23:41So during the war, even a direct hit by a high-explosive shell would do nothing to this at all.
23:46The reason the Germans resorted to this form of bunker was because of the high water table in the area.
23:53They couldn't make existing dugouts because they would automatically fill with water.
23:57So their whole defense was based on a series of bunkers.
24:00The bunkers could withstand even direct hits, but owing to ground conditions in the area, they could not be erected over a strong foundation.
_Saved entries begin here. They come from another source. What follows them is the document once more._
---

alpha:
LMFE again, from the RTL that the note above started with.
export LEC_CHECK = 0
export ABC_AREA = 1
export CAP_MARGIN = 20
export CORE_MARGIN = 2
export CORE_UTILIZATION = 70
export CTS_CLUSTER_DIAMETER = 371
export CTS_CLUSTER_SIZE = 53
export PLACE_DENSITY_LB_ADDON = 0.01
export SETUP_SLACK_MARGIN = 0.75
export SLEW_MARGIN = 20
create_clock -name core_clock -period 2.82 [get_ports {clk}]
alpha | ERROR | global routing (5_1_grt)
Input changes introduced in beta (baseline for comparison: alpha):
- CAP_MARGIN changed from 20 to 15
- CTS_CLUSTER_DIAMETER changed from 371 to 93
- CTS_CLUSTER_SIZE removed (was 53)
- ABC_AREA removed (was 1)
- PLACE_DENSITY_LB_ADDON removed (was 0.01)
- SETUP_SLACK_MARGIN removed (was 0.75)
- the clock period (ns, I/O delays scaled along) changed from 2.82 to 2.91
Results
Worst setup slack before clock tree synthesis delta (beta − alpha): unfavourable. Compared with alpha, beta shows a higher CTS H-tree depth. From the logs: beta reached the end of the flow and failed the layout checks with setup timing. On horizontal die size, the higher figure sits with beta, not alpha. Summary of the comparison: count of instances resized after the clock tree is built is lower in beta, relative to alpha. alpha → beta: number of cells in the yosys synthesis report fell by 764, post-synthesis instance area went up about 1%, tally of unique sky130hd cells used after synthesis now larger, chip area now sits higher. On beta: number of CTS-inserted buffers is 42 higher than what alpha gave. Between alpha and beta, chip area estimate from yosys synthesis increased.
Setup of job 770:
// miniCPU
module miniCPU (
    input [17:0] switches,  
    input ligar,       
    input enviar,      
    input clk,         
    input rst_n,       
    output [7:0] LCD_DATA,
    output LCD_RS,
    output LCD_RW,
    output LCD_EN,
    output LCD_ON,
    output LCD_BLON
);
make LEC_CHECK=0 ABC_AREA=1 CAP_MARGIN=0 CORE_MARGIN=2 CORE_UTILIZATION=72 CTS_CLUSTER_DIAMETER=106 PLACE_DENSITY=0.64 SETUP_SLACK_MARGIN=-0.87 SLEW_MARGIN=20 TNS_END_PERCENT=95 finish   # period 11.4 ns
run.sh (not shown) runs the stock make flow with config.mk's settings and CLKGATE_MAP_FILE=.
For job 2263, these inputs were changed with respect to job 770:
==> flow/config.mk <==
export PLATFORM = sky130hd
export DESIGN_NAME = miniCPU
export DESIGN_NICKNAME = miniCPU
export VERILOG_FILES = /design/flow/design.v
export SDC_FILE = /design/flow/constraint.sdc
export NUM_CORES = 4
export LEC_CHECK = 0
export ABC_AREA = 1
export CAP_MARGIN = 20
export CORE_MARGIN = 2
export CORE_UTILIZATION = 72
export CTS_CLUSTER_SIZE = 99
export PLACE_DENSITY_LB_ADDON = 0.05
export SETUP_SLACK_MARGIN = 2.79
export SLEW_MARGIN = 20
==> flow/constraint.sdc <==
create_clock -name core_clock -period 9.45 [get_ports {clk}]
set_input_delay 1.8900 -clock core_clock [delete_from_list [all_inputs] [get_ports {clk}]]
set_output_delay 1.8900 -clock core_clock [all_outputs]
set_load 0.01 [all_outputs]
Results
- Seen in the log of job 2263: GRT-0232 during global routing (5_1_grt), after which the run never completed.
- Changes observed in job 2263 relative to job 770: cell area after synthesis neither gained nor lost much, x dimension of the die roughly the same, chip area in the Yosys report essentially unchanged, post-place instance area now larger, post-synthesis area per instance ~0 delta.
- Compared with job 770, number of placed instances with taps included in job 2263 increased slightly.
- Part of the Yosys area used for sequential elements across job 770 and job 2263: no real change.
- Between job 2263 and job 770, the arithmetic-cell share of the synthesized area counting full adders, half adders and majority gates does not differ in any meaningful way.
// sdram_logger
module sdram_logger (
    input         clk,           
    input         rst_n,         
    input  [23:0] timestamp,     
    input  [79:0] geig_data,     
    input  [79:0] mag_data,      
    input         next_byte,     
    input  [15:0] sdram_dq_in,   
    output [15:0] sdram_dq_out,  
    output        sdram_dq_oe,   
    output [12:0] sdram_a,
    output [1:0]  sdram_ba,
    output        sdram_clk_en,
    output        sdram_cke,
    output        sdram_cs,
    output        sdram_ras,
    output        sdram_cas,
    output        sdram_we,
    output        sdram_dqml,
    output        sdram_dqmu,
    output [7:0]  byte_out       
);
==> flow/config.mk <==
export PLATFORM = sky130hd
export DESIGN_NAME = sdram_logger
export DESIGN_NICKNAME = sdram_logger
export VERILOG_FILES = /design/flow/design.v
export SDC_FILE = /design/flow/constraint.sdc
export NUM_CORES = 4
export LEC_CHECK = 0
export CAP_MARGIN = 15
export CORE_MARGIN = 2
export CORE_UTILIZATION = 72
export CTS_CLUSTER_DIAMETER = 27
export CTS_CLUSTER_SIZE = 35
export HOLD_SLACK_MARGIN = -0.09
export SETUP_SLACK_MARGIN = 0.38
export SLEW_MARGIN = 20
export TNS_END_PERCENT = 100
==> flow/constraint.sdc <==
create_clock -name core_clock -period 7.29 [get_ports {clk}]
set_input_delay 1.4580 -clock core_clock [delete_from_list [all_inputs] [get_ports {clk}]]
set_output_delay 1.4580 -clock core_clock [all_outputs]
set_load 0.01 [all_outputs]
run.sh (not shown) runs the stock make flow with config.mk's settings and CLKGATE_MAP_FILE=.
The baseline reached the layout checks and failed them: setup timing.
Change:
- CAP_MARGIN: 15 -> 20
- CORE_UTILIZATION: 72 -> 67
- CTS_CLUSTER_DIAMETER: 27 -> 400
- CTS_CLUSTER_SIZE: 35 -> not set
- HOLD_SLACK_MARGIN: -0.09 -> not set
- PLACE_DENSITY: not set -> 0.39
- SETUP_SLACK_MARGIN: 0.38 -> not set
- TNS_END_PERCENT: 100 -> not set
What happened: The new run finished but fails on setup timing. Power went down by a quarter to a third. Global-route usage falls by 13 points. Area after synthesis is unchanged. Final area is lower by a little under a tenth. Wire length went down by a quarter to a third. Via count is lower by about a fifth. Worst hold slack degrades by 7.0 ps. Cell count is lower by a few percent. Clock-buffer cell count drops by 78.
Change:
- CORE_UTILIZATION: 67 -> 40
- CTS_CLUSTER_DIAMETER: 400 -> not set
- PLACE_DENSITY: 0.39 -> not set
- clock period: 7.29 -> 21.4 ns (I/O delays scaled with it)
The new run completed with no timing, DRC or antenna violations.
Flip-flop count stays the same.
Register-to-register slack improves by 6600 ps.
Hold slack hardly moves.
Final area falls by 0.31%.
Global-route usage falls by 16 points.
Via count falls by 8.1%.
Change:
- clock period: 21.4 -> 11.7 ns (I/O delays scaled with it)
The new run produced a clean layout.
Final area came out higher slightly.
Area after synthesis stays the same.
Synthesized cell count stays the same.
Via count came out higher slightly.
Change:
- CAP_MARGIN: 20 -> 15
- CORE_UTILIZATION: 40 -> 70
- CTS_CLUSTER_SIZE: not set -> 33
- clock period: 11.7 -> 7.25 ns (I/O delays scaled with it)
=>
- The changed run completed and failed the layout checks on setup timing
- count of clock-buffer cells in the layout came out lower by 25
- power climbs by 61%
- final area stays flat
- wire length went up by 3.5%
- clock skew is lower by 3.8 ps
- setup slack loses 870 ps
- worst hold slack is about the same
- cell count fell by 9.4%
- via count came out higher by 9.4%
- utilization is higher by 36 points


== harbor ==
Starting RTL as in the previous note.
Design sdram_logger, start of the top module:
module sdram_logger (
    input         clk,           
    input         rst_n,         
    input  [23:0] timestamp,     
    input  [79:0] geig_data,     
    input  [79:0] mag_data,      
    input         next_byte,     
    input  [15:0] sdram_dq_in,   
    output [15:0] sdram_dq_out,  
    output        sdram_dq_oe,   
    output [12:0] sdram_a,
    output [1:0]  sdram_ba,
    output        sdram_clk_en,
    output        sdram_cke,
    output        sdram_cs,
    output        sdram_ras,
    output        sdram_cas,
    output        sdram_we,
    output        sdram_dqml,
    output        sdram_dqmu,
    output [7:0]  byte_out       
);
make LEC_CHECK=0 ABC_AREA=1 CAP_MARGIN=5 CORE_MARGIN=2 CORE_UTILIZATION=40 CTS_CLUSTER_DIAMETER=289 CTS_CLUSTER_SIZE=13 MAX_ROUTING_LAYER=met4 SLEW_MARGIN=20 TNS_END_PERCENT=40 finish   # period 14.0 ns
The following lists how onyx was set up differently from harbor:
Settings: swapping 1 for 0 in ABC_AREA; putting CORE_ASPECT_RATIO at 0.96 where nothing was set; swapping 289 for 202 in CTS_CLUSTER_DIAMETER.
[summary]
Between onyx and harbor, it is onyx whose synthesized netlist net count is lower, by 641. onyx reports a lower worst setup slack after layout than harbor does. As far as tally of nets with antenna violations remaining after routing goes, onyx and harbor are indistinguishable; the numbers are identical. Against harbor, onyx reports a detailed route wirelength on metal2 that is lower. Comparing harbor and onyx, complex-gate fraction of the synthesized area is lower on harbor. Sequential share of layout area: lower on onyx.
Input-level comparison between xenon and onyx:
Settings: a deleted ABC_AREA that had been 0; a deleted CORE_ASPECT_RATIO that had been 0.96; a deleted TNS_END_PERCENT that had been 40; a deleted MAX_ROUTING_LAYER that had been met4; a change of CORE_UTILIZATION from 40 to 58; a deleted CTS_CLUSTER_DIAMETER that had been 202; a deleted CTS_CLUSTER_SIZE that had been 13; a change of CAP_MARGIN from 5 to 20; a change of the clock period (ns, I/O delays scaled along) from 14.0 to 7.25.
Notes after the runs:
xenon finished every stage; the final checks, however, were not passed, the failures being setup timing. Per the comparison of xenon with onyx, hold slack went down, number of global-route vias before repair went up, share of total power in the clock network went up, final area went up. Compared with onyx, xenon shows combinational-cell power consumption higher by about 100%. Compared with onyx, row count in xenon decreased by more than 10%. xenon reports its worst setup path startpoint as timestamp[20] while onyx reports timestamp[10].


== run B ==
Starting RTL as in the previous note.
==> flow/config.mk <==
export PLATFORM = sky130hd
export DESIGN_NAME = sdram_logger
export DESIGN_NICKNAME = sdram_logger
export VERILOG_FILES = /design/flow/design.v
export SDC_FILE = /design/flow/constraint.sdc
export NUM_CORES = 4
export LEC_CHECK = 0
export CAP_MARGIN = 15
export CELL_PAD_IN_SITES_DETAIL_PLACEMENT = 0
export CELL_PAD_IN_SITES_GLOBAL_PLACEMENT = 1
export CORE_ASPECT_RATIO = 1.51
export CORE_MARGIN = 9
export CORE_UTILIZATION = 40
export GPL_ROUTABILITY_DRIVEN = 0
export GPL_TIMING_DRIVEN = 0
export PLACE_DENSITY_LB_ADDON = 0.28
export SLEW_MARGIN = 20
export TNS_END_PERCENT = 50
==> flow/constraint.sdc <==
create_clock -name core_clock -period 12.9 [get_ports {clk}]
set_input_delay 2.5800 -clock core_clock [delete_from_list [all_inputs] [get_ports {clk}]]
set_output_delay 2.5800 -clock core_clock [all_outputs]
set_load 0.01 [all_outputs]
Run B ended with every stage complete and zero timing, DRC or antenna violations.
> inputs changed (run B -> run X)
# run B
export LEC_CHECK = 0
export CAP_MARGIN = 15
export CELL_PAD_IN_SITES_DETAIL_PLACEMENT = 0
export CELL_PAD_IN_SITES_GLOBAL_PLACEMENT = 1
export CORE_ASPECT_RATIO = 1.51
export CORE_MARGIN = 9
export CORE_UTILIZATION = 40
export GPL_ROUTABILITY_DRIVEN = 0
export GPL_TIMING_DRIVEN = 0
export PLACE_DENSITY_LB_ADDON = 0.28
export SLEW_MARGIN = 20
export TNS_END_PERCENT = 50
create_clock -name core_clock -period 12.9 [get_ports {clk}]
# run X
export LEC_CHECK = 0
export CAP_MARGIN = 0
export CORE_MARGIN = 2
export CORE_UTILIZATION = 71
export CTS_CLUSTER_SIZE = 34
export SLEW_MARGIN = 20
create_clock -name core_clock -period 7.25 [get_ports {clk}]
--- outcome ---
No crash in run X: every stage finished, but the layout fails its final checks due to setup timing. Lower via count among run X and run B: run B. Run B vs run X, top layer reached by signal wires: met4 vs met5. Going from run B to run X, the share of total power in sequential cells was found to have gone up by 1.0 points. Between run X and run B, it is run X whose logic depth of the worst path, buffers included is lower, by 1. NOTE filler cell count run B->run X decreased by more than half. Summary of the comparison: non-clock buffer count in the final layout is lower in run X, relative to run B.


sdram_logger again, from the RTL that the note above started with.
clock: 11.1 ns
lec_check: 0
cap_margin: 20
cell_pad_in_sites_global_placement: 2
core_margin: 2
core_utilization: 24
gpl_routability_driven: 1
max_routing_layer: met4
min_routing_layer: met1
place_density_lb_addon: 0.15
setup_slack_margin: 2.74
slew_margin: 15
tns_end_percent: 15
Rerun with:
Settings changed: CELL_PAD_IN_SITES_GLOBAL_PLACEMENT 2 to not set, CORE_UTILIZATION 24 to 40, GPL_ROUTABILITY_DRIVEN 1 to not set, MAX_ROUTING_LAYER met4 to not set, MIN_ROUTING_LAYER met1 to not set, PLACE_DENSITY_LB_ADDON 0.15 to not set, SETUP_SLACK_MARGIN 2.74 to not set, SLEW_MARGIN 15 to 20, TNS_END_PERCENT 15 to not set.
Clock period 11.1 ns to 14.0 ns, I/O delays scaled along.
Effect: The changed run produced a clean layout. Clock power falls by 31%. Non-clock buffer count goes down by 64. Area after synthesis does not change. Power decreases by 26%. Hold slack got worse by 47 ps. Routed wire length went down by 19%.
Rerun with:
Clock period 14.0 ns to 13.1 ns, I/O delays scaled along.
Effect: The changed run completed without violations. Total power climbs by 7.0%. Synthesized area stays the same. Worst setup slack got worse by 260 ps. Combinational power went up by about 7%. Core utilization hardly moves. Routed wire length is unchanged.
Rerun with:
Settings changed: CORE_UTILIZATION 40 to 55.
After rerunning: The changed run passed the timing, design-rule and antenna checks; non-clock buffer count is lower by 2; via count is higher by a few percent; wire length is lower slightly; critical path depth is lower by 1; worst setup slack gains 65 ps; clock skew is lower by 11 ps; first-iteration DRC count is higher by a quarter to a third; area after synthesis does not change.
Rerun with:
Settings changed: CORE_UTILIZATION 55 to 40, SETUP_SLACK_MARGIN set to 3.61.
- The changed run passed the timing, design-rule and antenna checks
- worst hold slack is better by 17 ps
- die size climbs by 37%
- final area climbs by about 4%
- via count drops by 1.0%
- clock-buffer cell count climbs by 10
- cell count climbs by about 9%


Setup of job 5025:
Starting RTL as in the previous note.
clock: 7.25 ns
lec_check: 0
cap_margin: 0
core_margin: 2
core_utilization: 71
cts_cluster_diameter: 29
cts_cluster_size: 34
setup_slack_margin: 2.11
slew_margin: 20
tns_end_percent: 5
Status(job 5025) = ERROR, stage = global routing
Setup changes, job 5025 to job 6422
# job 5025
export LEC_CHECK = 0
export CAP_MARGIN = 0
export CORE_MARGIN = 2
export CORE_UTILIZATION = 71
export CTS_CLUSTER_DIAMETER = 29
export CTS_CLUSTER_SIZE = 34
export SETUP_SLACK_MARGIN = 2.11
export SLEW_MARGIN = 20
export TNS_END_PERCENT = 5
create_clock -name core_clock -period 7.25 [get_ports {clk}]
# job 6422
export LEC_CHECK = 0
export CAP_MARGIN = 15
export CORE_MARGIN = 2
export CORE_UTILIZATION = 71
export CTS_CLUSTER_DIAMETER = 29
export CTS_CLUSTER_SIZE = 33
export HOLD_SLACK_MARGIN = -0.08
export SETUP_SLACK_MARGIN = 0.95
export SLEW_MARGIN = 20
create_clock -name core_clock -period 7.25 [get_ports {clk}]
Notes after the runs:
Job 6422: all stages done; final checks FAILED (setup timing). Cmp job 6422 vs job 5025: count of buffers added by post-CTS timing repair for setup higher in job 6422. Post-DP HPWL | job 6422 above job 5025. The run showing the greater routability-driven placement congestion ratio is job 5025. There was hardly any difference in number of cells after detailed placement between job 5025 and job 6422. Between job 6422 and job 5025, number of gates resized after cts is higher for job 5025, job 6422 comes in under that.
The inputs of job 9723 differ from those of job 6422 as listed below.
# job 6422
export LEC_CHECK = 0
export CAP_MARGIN = 15
export CORE_MARGIN = 2
export CORE_UTILIZATION = 71
export CTS_CLUSTER_DIAMETER = 29
export CTS_CLUSTER_SIZE = 33
export HOLD_SLACK_MARGIN = -0.08
export SETUP_SLACK_MARGIN = 0.95
export SLEW_MARGIN = 20
create_clock -name core_clock -period 7.25 [get_ports {clk}]
# job 9723
export LEC_CHECK = 0
export CAP_MARGIN = 20
export CORE_MARGIN = 2
export CORE_UTILIZATION = 40
export SLEW_MARGIN = 20
create_clock -name core_clock -period 14.3 [get_ports {clk}]
### Flow results
No stage failed in job 9723, and the final checks on the layout all came back clean.
Compared with job 6422, in job 9723 vertical extent of the die increased about 33%; logic gate share of total power +0.8 points; share of power burned in registers shows an increase of 9.9 points; total power per unit cell area moved down; total via count after detailed routing shrank by about 23%.
On multi-input combinational cell count, job 6422 and job 9723 are neck and neck.
From job 6422 to job 9723 the numbers moved as follows: final instance area fell 8.8%; sequential share of layout area shows an increase of 4.0 points; stage delay of the slowest cell on the critical path rose 0.07 ns.
diff inputs: job 9723 => job 6645
# job 9723
export LEC_CHECK = 0
export CAP_MARGIN = 20
export CORE_MARGIN = 2
export CORE_UTILIZATION = 40
export SLEW_MARGIN = 20
create_clock -name core_clock -period 14.3 [get_ports {clk}]
# job 6645
export LEC_CHECK = 0
export CAP_MARGIN = 20
export CORE_MARGIN = 2
export CORE_UTILIZATION = 71
export CTS_CLUSTER_SIZE = 36
export SLEW_MARGIN = 20
create_clock -name core_clock -period 10.6 [get_ports {clk}]
--- outcome ---
Job 6645: flow completed, timing, DRC and antenna clean
The utilization in job 6645 was higher than what job 9723 gave.
Job 6645 vs job 9723: total detailed-routing wirelength up by a few percent
What job 9723 reported for routed metal-1 wire length has to be multiplied by 0.833 to get the figure for job 6645.
Job 6645 -> job 9723: combinational gate area flat
Slack of the critical path (higher): job 9723
[job 6645] critical path depth rose 1 relative to job 9723
Comparing job 6645 and job 9723, the lower met1 track demand over resource in global routing is on job 9723.


Starting RTL as in the previous note.
==> flow/design.v (excerpt) <==
module sdram_logger (
    input         clk,           
    input         rst_n,         
    input  [23:0] timestamp,     
    input  [79:0] geig_data,     
    input  [79:0] mag_data,      
    input         next_byte,     
    input  [15:0] sdram_dq_in,   
    output [15:0] sdram_dq_out,  
    output        sdram_dq_oe,   
    output [12:0] sdram_a,
    output [1:0]  sdram_ba,
    output        sdram_clk_en,
    output        sdram_cke,
    output        sdram_cs,
    output        sdram_ras,
    output        sdram_cas,
    output        sdram_we,
    output        sdram_dqml,
    output        sdram_dqmu,
    output [7:0]  byte_out       
);
Settings: LEC_CHECK=0, CAP_MARGIN=15, CORE_MARGIN=2, CORE_UTILIZATION=72, CTS_CLUSTER_DIAMETER=26, CTS_CLUSTER_SIZE=33, SETUP_SLACK_MARGIN=1.73, SLEW_MARGIN=20; clock period 7.25 ns.
The baseline did not get past global routing, error DPL-0038.
Edit:
Settings changed: ABC_AREA from default to 0, CELL_PAD_IN_SITES_DETAIL_PLACEMENT from default to 0, CELL_PAD_IN_SITES_GLOBAL_PLACEMENT from default to 0, CORE_ASPECT_RATIO from default to 0.92, CTS_CLUSTER_DIAMETER 26 to default, CTS_CLUSTER_SIZE 33 to 14, GPL_ROUTABILITY_DRIVEN from default to 1, HOLD_SLACK_MARGIN from default to -0.09, MAX_ROUTING_LAYER from default to met5, PLACE_DENSITY from default to 0.95, SETUP_SLACK_MARGIN 1.73 to -0.01.
=> The new run produced a layout that fails on negative setup slack. Synthesized cell count stays the same. Die area is about the same. Synthesized area does not change.
Edit:
Settings changed: ABC_AREA 0 to default, CELL_PAD_IN_SITES_DETAIL_PLACEMENT 0 to default, CELL_PAD_IN_SITES_GLOBAL_PLACEMENT 0 to default, CORE_ASPECT_RATIO 0.92 to default, CORE_UTILIZATION 72 to 70, CTS_CLUSTER_DIAMETER from default to 29, CTS_CLUSTER_SIZE 14 to 33, GPL_ROUTABILITY_DRIVEN 1 to default, HOLD_SLACK_MARGIN -0.09 to default, MAX_ROUTING_LAYER met5 to default, PLACE_DENSITY 0.95 to default, SETUP_SLACK_MARGIN -0.01 to 2.16.
Effect: The changed run never finished: it broke off in global routing with GRT-0232; die size is higher by 2.8%; synthesized area does not change; synthesized cell count stays the same.
Edit:
Settings changed: CORE_UTILIZATION 70 to 72, CTS_CLUSTER_DIAMETER 29 to default, SETUP_SLACK_MARGIN 2.16 to 0.95.
=> This time the run produced a layout that fails on negative setup slack. Synthesized area is unchanged. Synthesized cell count is unchanged. Die area falls by a few percent.
Power figures rest on the tool's default switching activity, not on a simulated workload.
// saw2sin
module saw2sin
( input  var        i_clk
, input  var [15:0] i_saw
, output var [15:0] o_sin
);
logic invert;
always_comb invert = i_saw[15];
logic reverse;
always_comb reverse = i_saw[14];
logic [15:0] qsaw;
always_comb qsaw = reverse
  ? {~i_saw[13:0], 2'b11}  
  : {i_saw[13:0], 2'b01};  
logic [15:0] qsin;
cordic cordic
( .i_qph (qsaw)
, .o_sin (qsin)
);
logic [16:0] sin;
always_ff @(posedge i_clk) sin <= reverse
  ? (invert ? ~{1'b1, qsin[15:0]}           
            : {1'b1, qsin[15:0]} + 17'd1)   
  : (invert ? ~{1'b1, qsin[15:0]} + 17'd2   
            : {1'b1, qsin[15:0]} + 17'd0);  
always_comb o_sin = sin[16:1];
endmodule
Size in the first run: about 6800 cells after synthesis, ~33 I/O pins.
clock: 19.9 ns
lec_check: 0
abc_area: 1
cap_margin: 20
core_aspect_ratio: 1.33
core_margin: 2
core_utilization: 72
cts_cluster_diameter: 312
cts_cluster_size: 92
place_density: 0.35
setup_slack_margin: 3.88
slew_margin: 20
tns_end_percent: 5
run.sh (not shown) runs the stock make flow with config.mk's settings and CLKGATE_MAP_FILE=.
The starting point did not get past detailed placement (3_5_place_dp).
Next try:
Settings changed: ABC_AREA 1 to not set, CORE_ASPECT_RATIO 1.33 to not set, CORE_UTILIZATION 72 to 15, CTS_CLUSTER_DIAMETER 312 to not set, CTS_CLUSTER_SIZE 92 to not set, PLACE_DENSITY 0.35 to not set, SETUP_SLACK_MARGIN 3.88 to not set, TNS_END_PERCENT 5 to not set.
Clock period 19.9 ns to 76.6 ns, I/O delays scaled along.
Result: Now the flow went through all stages and came out clean. Synthesized cell count went down by roughly a tenth. Area after synthesis falls slightly. Die area went up to 4.7 times its value.

---

Starting RTL as in the previous note.
export LEC_CHECK = 0
export ABC_AREA = 1
export CAP_MARGIN = 20
export CORE_ASPECT_RATIO = 1.33
export CORE_MARGIN = 2
export CORE_UTILIZATION = 72
export CTS_CLUSTER_DIAMETER = 312
export CTS_CLUSTER_SIZE = 92
export SETUP_SLACK_MARGIN = 3.88
export SLEW_MARGIN = 20
export TNS_END_PERCENT = 5
create_clock -name core_clock -period 19.9 [get_ports {i_clk}]
The starting point did not get past detailed placement.
Next try:
ABC_AREA = not set   (was 1)
CORE_ASPECT_RATIO = not set   (was 1.33)
CORE_UTILIZATION = 40   (was 72)
CTS_CLUSTER_DIAMETER = not set   (was 312)
CTS_CLUSTER_SIZE = not set   (was 92)
SETUP_SLACK_MARGIN = not set   (was 3.88)
TNS_END_PERCENT = not set   (was 5)
clock period = 70.0 ns   (was 19.9 ns; I/O delays follow)
Result: The changed run went through all stages and came out clean. Die area is higher by 77%. Synthesized area is lower by 0.65%. Synthesized cell count is lower by 11%.

---

Starting RTL as in the previous note.
Design saw2sin, start of the top module:
module saw2sin
( input  var        i_clk
, input  var [15:0] i_saw
, output var [15:0] o_sin
);
Settings: LEC_CHECK=0, ABC_AREA=1, CAP_MARGIN=15, CORE_MARGIN=2, CORE_UTILIZATION=72, CTS_CLUSTER_DIAMETER=372, CTS_CLUSTER_SIZE=99, PLACE_DENSITY=0.38, SLEW_MARGIN=35, TNS_END_PERCENT=10; clock period 38.2 ns.
The first run stopped in detailed placement, error DPL-0038.
Next try:
- ABC_AREA: 1 -> unset
- CAP_MARGIN: 15 -> 20
- CORE_UTILIZATION: 72 -> 57
- CTS_CLUSTER_DIAMETER: 372 -> unset
- CTS_CLUSTER_SIZE: 99 -> unset
- PLACE_DENSITY: 0.38 -> unset
- SLEW_MARGIN: 35 -> 20
- TNS_END_PERCENT: 10 -> unset
- clock period: 38.2 -> 58.1 ns (I/O delays scaled with it)
Now the flow aborted during global routing on GRT-0232.
Die area rose by 25%.
Synthesized cell count is lower by 11%.
Area after synthesis drops by 0.65%.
24:13When a heavy shell opened a crater close to them, they would lean over, sometimes with the entrance down, with the soldiers trapped inside.
24:20There was no way of rescuing them, of course.
24:25This is a series of three.
24:26There may have been more.
24:28They would have been linked by a trench, lots of barbed wire.
24:33And they'd have one garrison for all three of them.
24:36This would be the machine gunners, maybe snipers, artillery observers.
24:40And they waited inside the bunker while the shelling was on.
24:43And as soon as the shelling was over, they'd come out to man the machine guns.
24:46They were very, very hard to get to because your artillery couldn't do anything to them.
24:53So really it came down to individual acts of bravery or small groups taking care of these positions.
25:01Only by charging headlong at them or slithering right up to them can the Canadians hope to eliminate the pillboxes.
25:08And in the Passchendaele fighting, for these incredibly foolhardy acts of bravery, nine Canadians are awarded the Empire's highest medal, the Victoria Cross.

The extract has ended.